EXERCISE:
Before answering, work out how many lines below contain the string "constraint"; the reply is that number alone.
[Start of section]
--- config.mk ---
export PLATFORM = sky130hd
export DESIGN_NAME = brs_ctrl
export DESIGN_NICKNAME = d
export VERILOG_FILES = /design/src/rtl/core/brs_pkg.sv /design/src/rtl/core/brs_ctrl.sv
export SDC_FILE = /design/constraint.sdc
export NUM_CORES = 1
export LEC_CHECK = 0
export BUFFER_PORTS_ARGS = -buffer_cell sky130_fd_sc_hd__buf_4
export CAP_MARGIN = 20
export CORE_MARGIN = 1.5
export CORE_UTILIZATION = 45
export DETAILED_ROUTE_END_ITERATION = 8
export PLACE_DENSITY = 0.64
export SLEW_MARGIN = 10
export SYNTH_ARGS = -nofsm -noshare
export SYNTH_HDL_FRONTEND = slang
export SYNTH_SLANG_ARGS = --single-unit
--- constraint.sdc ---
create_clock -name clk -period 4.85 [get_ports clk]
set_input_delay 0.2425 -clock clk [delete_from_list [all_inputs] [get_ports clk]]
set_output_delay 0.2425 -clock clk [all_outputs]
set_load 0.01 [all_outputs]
[End of section]
EXPECTED ANSWER:
2